Directions: A bare number is all that is needed: how many lines below contain the string "placement"?

Record set:
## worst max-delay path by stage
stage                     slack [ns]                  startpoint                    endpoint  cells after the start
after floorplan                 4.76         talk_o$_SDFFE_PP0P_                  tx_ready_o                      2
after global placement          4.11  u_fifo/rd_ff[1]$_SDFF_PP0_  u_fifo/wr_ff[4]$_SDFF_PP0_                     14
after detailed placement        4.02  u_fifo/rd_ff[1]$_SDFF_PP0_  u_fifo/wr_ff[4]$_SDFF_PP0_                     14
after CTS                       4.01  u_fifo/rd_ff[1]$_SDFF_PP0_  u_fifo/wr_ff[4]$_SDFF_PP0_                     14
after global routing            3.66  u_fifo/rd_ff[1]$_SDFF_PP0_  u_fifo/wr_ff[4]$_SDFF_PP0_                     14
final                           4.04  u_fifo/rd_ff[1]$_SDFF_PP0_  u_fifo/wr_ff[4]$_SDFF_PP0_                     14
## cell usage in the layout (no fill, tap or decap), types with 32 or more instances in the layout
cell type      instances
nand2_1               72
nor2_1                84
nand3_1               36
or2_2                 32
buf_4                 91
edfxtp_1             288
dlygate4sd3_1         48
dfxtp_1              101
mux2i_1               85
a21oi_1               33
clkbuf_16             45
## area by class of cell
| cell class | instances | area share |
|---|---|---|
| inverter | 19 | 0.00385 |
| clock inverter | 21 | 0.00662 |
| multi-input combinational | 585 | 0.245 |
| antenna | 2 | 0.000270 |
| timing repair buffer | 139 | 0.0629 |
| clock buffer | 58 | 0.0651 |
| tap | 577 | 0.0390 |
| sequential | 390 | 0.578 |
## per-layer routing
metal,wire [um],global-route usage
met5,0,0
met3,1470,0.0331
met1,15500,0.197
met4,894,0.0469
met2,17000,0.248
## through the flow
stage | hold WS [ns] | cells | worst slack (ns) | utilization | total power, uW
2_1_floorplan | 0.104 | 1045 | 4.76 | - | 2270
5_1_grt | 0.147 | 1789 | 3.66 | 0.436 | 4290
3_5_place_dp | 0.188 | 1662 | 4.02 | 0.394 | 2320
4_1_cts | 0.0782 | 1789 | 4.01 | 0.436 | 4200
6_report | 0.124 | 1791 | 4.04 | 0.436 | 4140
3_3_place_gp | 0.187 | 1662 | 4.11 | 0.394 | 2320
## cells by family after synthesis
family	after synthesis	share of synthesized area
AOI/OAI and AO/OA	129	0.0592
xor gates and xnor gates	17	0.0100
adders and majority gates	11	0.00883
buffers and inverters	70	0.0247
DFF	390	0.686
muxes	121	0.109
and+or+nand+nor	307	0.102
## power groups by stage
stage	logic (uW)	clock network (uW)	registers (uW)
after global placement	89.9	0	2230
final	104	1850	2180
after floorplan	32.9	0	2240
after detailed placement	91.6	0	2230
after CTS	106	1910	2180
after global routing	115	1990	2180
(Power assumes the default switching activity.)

Response area: 4